### DATA PROVIDED

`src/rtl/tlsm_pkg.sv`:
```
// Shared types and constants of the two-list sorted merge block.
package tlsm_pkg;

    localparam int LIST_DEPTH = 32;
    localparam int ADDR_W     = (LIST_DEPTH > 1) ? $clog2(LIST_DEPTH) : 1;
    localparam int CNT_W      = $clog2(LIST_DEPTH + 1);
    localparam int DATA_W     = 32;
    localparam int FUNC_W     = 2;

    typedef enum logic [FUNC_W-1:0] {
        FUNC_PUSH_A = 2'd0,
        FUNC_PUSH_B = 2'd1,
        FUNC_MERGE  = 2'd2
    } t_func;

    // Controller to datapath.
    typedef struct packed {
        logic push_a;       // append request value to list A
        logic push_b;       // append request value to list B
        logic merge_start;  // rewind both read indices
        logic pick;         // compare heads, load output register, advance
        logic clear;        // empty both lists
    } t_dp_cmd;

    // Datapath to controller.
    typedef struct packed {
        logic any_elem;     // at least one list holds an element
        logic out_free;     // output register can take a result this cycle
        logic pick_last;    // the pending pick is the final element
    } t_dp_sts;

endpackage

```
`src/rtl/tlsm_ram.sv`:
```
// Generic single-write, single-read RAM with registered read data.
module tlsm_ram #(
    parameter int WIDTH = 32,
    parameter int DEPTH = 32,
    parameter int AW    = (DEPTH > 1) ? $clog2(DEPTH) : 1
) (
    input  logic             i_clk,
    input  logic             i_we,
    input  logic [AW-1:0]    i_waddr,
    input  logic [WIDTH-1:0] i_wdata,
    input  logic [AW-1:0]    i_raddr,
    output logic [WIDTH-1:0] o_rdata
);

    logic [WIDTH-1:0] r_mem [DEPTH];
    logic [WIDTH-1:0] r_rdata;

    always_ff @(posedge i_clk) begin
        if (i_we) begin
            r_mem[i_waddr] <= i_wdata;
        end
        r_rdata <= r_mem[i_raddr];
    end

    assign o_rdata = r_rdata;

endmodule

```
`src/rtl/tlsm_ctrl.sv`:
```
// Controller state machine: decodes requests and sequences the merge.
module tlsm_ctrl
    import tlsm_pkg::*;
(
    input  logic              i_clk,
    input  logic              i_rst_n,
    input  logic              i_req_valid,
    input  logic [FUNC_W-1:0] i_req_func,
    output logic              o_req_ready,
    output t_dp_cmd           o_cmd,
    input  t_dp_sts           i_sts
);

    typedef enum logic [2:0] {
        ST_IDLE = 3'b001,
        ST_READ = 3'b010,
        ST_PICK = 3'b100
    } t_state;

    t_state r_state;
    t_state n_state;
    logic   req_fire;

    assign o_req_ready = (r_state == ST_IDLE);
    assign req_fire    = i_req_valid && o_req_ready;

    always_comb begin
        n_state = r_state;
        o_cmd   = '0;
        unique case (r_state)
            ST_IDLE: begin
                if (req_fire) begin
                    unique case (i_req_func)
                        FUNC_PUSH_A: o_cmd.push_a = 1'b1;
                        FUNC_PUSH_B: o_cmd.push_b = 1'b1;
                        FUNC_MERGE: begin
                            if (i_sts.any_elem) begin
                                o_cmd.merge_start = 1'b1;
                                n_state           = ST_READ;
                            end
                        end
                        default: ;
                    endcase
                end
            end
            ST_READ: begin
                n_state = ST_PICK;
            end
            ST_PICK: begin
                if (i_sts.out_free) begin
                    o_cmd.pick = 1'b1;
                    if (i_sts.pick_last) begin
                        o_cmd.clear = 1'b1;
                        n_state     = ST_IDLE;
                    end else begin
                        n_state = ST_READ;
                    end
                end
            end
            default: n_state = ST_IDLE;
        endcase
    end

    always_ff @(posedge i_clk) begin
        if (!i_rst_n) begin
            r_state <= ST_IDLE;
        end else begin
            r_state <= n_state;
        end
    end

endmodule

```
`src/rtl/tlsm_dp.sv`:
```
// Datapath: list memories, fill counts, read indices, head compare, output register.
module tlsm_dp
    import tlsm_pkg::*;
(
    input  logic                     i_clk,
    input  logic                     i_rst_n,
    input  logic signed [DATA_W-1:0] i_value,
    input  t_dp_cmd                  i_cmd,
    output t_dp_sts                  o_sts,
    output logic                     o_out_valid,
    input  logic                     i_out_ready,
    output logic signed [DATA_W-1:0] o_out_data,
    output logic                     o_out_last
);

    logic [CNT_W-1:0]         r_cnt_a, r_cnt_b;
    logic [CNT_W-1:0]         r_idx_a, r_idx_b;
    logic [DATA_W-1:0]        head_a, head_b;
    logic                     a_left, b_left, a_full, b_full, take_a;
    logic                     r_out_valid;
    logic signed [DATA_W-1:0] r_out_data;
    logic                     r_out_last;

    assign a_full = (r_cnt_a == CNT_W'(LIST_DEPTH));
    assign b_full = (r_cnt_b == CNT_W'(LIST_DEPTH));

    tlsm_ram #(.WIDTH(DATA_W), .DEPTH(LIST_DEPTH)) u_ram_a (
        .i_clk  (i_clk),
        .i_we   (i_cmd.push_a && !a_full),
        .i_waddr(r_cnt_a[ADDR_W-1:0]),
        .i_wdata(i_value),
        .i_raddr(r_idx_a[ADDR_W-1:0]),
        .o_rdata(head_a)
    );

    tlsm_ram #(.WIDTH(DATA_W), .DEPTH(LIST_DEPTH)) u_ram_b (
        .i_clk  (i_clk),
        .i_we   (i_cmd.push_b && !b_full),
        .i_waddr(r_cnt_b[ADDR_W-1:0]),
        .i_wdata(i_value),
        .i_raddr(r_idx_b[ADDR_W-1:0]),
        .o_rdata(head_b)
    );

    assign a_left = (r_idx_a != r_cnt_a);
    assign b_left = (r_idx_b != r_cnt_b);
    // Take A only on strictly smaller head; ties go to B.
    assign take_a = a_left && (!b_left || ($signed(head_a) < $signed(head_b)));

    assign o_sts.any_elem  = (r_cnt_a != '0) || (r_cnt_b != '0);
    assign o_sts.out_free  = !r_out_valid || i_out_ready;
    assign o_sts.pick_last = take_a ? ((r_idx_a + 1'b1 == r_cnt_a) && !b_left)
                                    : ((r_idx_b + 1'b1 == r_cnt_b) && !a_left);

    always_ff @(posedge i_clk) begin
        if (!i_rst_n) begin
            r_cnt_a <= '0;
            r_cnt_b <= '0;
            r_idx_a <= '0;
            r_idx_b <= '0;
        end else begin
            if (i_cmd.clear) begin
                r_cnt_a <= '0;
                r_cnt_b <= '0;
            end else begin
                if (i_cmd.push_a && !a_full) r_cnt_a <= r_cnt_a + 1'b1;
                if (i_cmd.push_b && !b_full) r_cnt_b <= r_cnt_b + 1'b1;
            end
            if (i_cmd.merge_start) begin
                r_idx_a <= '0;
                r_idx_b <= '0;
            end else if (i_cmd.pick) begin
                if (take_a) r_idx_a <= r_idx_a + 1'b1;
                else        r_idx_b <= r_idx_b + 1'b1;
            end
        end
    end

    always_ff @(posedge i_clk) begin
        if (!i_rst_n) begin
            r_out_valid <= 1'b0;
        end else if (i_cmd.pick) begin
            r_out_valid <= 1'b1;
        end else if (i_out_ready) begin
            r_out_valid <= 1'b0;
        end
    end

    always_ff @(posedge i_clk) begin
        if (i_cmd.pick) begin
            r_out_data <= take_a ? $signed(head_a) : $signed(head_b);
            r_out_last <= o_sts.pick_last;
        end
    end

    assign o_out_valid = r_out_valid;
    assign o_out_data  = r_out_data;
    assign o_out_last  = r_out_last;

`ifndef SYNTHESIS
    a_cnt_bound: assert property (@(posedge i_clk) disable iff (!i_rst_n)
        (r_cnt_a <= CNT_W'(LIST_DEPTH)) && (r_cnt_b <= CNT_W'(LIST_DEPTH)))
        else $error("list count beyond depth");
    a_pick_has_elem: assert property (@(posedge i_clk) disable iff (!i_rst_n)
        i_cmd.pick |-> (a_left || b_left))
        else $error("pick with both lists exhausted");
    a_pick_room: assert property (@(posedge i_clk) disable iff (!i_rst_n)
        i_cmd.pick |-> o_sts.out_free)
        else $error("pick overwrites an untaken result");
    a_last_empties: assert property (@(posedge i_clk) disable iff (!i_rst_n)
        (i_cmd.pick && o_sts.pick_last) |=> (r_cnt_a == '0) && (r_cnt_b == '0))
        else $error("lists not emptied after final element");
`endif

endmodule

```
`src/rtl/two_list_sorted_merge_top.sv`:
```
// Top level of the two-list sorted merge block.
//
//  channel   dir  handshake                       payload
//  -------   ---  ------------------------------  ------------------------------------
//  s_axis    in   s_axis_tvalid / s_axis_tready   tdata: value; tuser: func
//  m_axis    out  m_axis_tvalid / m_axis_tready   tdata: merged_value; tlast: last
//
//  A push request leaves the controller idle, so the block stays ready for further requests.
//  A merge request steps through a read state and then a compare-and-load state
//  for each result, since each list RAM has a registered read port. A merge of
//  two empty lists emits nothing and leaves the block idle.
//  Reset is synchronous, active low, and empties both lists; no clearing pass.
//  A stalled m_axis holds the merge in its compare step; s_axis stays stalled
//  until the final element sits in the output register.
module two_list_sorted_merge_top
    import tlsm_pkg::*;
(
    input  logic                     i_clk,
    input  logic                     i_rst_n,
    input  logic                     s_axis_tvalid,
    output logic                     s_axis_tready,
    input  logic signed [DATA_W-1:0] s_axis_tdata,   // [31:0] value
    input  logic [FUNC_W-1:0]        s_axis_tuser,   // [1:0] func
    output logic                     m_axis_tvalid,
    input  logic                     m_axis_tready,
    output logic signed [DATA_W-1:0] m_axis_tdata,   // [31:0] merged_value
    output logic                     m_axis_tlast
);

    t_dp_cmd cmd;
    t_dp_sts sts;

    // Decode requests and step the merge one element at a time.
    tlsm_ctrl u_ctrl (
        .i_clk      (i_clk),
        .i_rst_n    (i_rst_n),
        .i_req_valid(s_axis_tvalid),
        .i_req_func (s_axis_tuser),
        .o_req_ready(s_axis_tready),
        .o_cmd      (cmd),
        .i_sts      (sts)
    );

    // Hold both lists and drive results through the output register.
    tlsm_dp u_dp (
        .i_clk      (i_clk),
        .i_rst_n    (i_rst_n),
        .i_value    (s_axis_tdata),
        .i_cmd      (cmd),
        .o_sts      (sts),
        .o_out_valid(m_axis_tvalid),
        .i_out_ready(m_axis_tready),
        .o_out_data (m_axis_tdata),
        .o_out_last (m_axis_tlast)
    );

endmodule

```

######
### DATA PROVIDED

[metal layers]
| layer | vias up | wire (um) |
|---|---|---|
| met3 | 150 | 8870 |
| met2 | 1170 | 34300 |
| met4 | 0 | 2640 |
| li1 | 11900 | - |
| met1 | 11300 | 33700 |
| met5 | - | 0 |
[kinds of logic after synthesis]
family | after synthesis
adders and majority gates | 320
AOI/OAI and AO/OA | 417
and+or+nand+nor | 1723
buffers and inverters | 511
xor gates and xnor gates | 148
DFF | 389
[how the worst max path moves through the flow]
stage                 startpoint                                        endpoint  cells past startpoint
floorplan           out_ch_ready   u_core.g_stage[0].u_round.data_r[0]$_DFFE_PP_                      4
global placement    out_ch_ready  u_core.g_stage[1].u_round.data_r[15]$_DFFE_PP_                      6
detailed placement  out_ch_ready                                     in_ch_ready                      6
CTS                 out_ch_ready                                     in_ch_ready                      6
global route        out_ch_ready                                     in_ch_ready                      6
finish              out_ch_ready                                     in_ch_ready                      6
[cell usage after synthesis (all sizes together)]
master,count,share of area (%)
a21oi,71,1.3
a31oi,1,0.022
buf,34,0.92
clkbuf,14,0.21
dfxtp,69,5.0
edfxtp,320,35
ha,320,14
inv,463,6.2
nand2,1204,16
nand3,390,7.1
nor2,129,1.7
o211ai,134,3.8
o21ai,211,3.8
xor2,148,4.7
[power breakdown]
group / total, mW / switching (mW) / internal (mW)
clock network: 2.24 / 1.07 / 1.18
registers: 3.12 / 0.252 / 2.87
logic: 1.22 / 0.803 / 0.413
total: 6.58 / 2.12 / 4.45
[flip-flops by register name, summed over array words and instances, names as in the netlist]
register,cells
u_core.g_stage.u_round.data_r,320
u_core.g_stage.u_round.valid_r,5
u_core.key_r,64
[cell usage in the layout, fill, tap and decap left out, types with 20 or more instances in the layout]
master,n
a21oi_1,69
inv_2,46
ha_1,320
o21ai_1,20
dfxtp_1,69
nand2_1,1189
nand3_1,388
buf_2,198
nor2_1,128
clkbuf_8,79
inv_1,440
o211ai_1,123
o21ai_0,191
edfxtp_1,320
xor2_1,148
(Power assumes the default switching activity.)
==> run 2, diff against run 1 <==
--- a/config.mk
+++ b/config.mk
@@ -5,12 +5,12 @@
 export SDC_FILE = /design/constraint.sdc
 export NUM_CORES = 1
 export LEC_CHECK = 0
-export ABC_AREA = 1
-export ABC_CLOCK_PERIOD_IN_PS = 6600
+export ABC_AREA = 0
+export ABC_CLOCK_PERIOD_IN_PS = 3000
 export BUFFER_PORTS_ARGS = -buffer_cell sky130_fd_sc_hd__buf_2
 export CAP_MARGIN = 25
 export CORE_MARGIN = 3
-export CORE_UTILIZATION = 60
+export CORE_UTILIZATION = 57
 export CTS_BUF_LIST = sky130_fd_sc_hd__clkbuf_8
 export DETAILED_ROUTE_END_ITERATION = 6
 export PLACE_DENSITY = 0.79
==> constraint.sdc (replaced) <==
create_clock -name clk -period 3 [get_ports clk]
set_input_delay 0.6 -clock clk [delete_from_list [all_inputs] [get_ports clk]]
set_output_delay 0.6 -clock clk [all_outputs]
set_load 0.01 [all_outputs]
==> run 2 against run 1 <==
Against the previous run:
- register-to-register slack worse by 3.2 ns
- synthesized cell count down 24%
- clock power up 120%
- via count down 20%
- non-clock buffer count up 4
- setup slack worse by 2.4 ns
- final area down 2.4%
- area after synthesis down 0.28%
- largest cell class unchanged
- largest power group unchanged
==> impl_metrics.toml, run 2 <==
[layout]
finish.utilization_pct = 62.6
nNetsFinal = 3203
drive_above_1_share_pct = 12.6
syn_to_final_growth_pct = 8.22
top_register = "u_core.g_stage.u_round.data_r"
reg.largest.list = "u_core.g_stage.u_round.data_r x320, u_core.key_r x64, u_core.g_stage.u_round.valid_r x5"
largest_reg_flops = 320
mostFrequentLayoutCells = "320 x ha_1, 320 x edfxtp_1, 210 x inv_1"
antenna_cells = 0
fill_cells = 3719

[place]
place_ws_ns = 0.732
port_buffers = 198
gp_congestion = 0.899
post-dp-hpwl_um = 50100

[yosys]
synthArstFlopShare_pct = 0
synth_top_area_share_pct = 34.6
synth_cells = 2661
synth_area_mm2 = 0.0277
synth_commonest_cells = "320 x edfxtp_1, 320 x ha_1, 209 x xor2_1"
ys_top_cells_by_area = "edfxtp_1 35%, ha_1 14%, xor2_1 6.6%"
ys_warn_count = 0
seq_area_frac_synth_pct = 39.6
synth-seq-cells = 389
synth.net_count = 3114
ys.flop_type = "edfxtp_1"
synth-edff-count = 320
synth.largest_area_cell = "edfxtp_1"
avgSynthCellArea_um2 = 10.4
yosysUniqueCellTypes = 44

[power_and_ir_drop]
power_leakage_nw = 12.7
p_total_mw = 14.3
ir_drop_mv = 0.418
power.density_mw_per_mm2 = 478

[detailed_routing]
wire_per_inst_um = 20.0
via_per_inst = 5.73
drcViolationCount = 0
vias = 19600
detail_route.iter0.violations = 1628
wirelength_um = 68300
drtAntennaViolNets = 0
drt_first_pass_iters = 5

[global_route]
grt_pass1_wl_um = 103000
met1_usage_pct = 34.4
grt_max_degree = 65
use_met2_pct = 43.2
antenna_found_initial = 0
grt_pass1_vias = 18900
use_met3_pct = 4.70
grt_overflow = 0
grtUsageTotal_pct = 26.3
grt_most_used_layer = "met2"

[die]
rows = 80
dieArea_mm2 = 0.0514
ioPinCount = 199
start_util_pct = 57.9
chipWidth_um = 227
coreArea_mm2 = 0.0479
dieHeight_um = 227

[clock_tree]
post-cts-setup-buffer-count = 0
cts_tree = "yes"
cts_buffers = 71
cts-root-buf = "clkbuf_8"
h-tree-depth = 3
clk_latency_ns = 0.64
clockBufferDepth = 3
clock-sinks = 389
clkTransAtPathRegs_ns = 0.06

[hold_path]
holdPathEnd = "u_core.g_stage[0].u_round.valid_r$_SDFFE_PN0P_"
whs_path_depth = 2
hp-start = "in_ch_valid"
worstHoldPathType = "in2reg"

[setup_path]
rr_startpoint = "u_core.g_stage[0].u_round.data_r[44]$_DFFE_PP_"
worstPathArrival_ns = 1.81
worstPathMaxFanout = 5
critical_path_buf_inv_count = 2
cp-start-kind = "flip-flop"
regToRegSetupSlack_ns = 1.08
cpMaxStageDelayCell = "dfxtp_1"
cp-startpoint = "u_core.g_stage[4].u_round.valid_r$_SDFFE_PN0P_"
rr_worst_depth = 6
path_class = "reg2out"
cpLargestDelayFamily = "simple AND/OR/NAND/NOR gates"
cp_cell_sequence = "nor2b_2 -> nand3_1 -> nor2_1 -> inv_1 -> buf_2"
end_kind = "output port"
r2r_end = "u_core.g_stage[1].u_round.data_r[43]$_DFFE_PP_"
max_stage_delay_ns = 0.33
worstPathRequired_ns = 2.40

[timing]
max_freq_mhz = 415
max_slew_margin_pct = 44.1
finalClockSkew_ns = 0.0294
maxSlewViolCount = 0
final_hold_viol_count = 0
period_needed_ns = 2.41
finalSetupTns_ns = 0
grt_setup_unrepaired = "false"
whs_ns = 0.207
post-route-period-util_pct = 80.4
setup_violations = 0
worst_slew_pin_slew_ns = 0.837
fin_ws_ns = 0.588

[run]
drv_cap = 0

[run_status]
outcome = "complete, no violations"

######

All that is needed is the exact run of lines above from the line containing "synth.net_count = 3114" through the line containing "worstPathArrival_ns = 1.81", both of them included.

■ **SOLVED EXERCISE**
synth.net_count = 3114
ys.flop_type = "edfxtp_1"
synth-edff-count = 320
synth.largest_area_cell = "edfxtp_1"
avgSynthCellArea_um2 = 10.4
yosysUniqueCellTypes = 44

[power_and_ir_drop]
power_leakage_nw = 12.7
p_total_mw = 14.3
ir_drop_mv = 0.418
power.density_mw_per_mm2 = 478

[detailed_routing]
wire_per_inst_um = 20.0
via_per_inst = 5.73
drcViolationCount = 0
vias = 19600
detail_route.iter0.violations = 1628
wirelength_um = 68300
drtAntennaViolNets = 0
drt_first_pass_iters = 5

[global_route]
grt_pass1_wl_um = 103000
met1_usage_pct = 34.4
grt_max_degree = 65
use_met2_pct = 43.2
antenna_found_initial = 0
grt_pass1_vias = 18900
use_met3_pct = 4.70
grt_overflow = 0
grtUsageTotal_pct = 26.3
grt_most_used_layer = "met2"

[die]
rows = 80
dieArea_mm2 = 0.0514
ioPinCount = 199
start_util_pct = 57.9
chipWidth_um = 227
coreArea_mm2 = 0.0479
dieHeight_um = 227

[clock_tree]
post-cts-setup-buffer-count = 0
cts_tree = "yes"
cts_buffers = 71
cts-root-buf = "clkbuf_8"
h-tree-depth = 3
clk_latency_ns = 0.64
clockBufferDepth = 3
clock-sinks = 389
clkTransAtPathRegs_ns = 0.06

[hold_path]
holdPathEnd = "u_core.g_stage[0].u_round.valid_r$_SDFFE_PN0P_"
whs_path_depth = 2
hp-start = "in_ch_valid"
worstHoldPathType = "in2reg"

[setup_path]
rr_startpoint = "u_core.g_stage[0].u_round.data_r[44]$_DFFE_PP_"
worstPathArrival_ns = 1.81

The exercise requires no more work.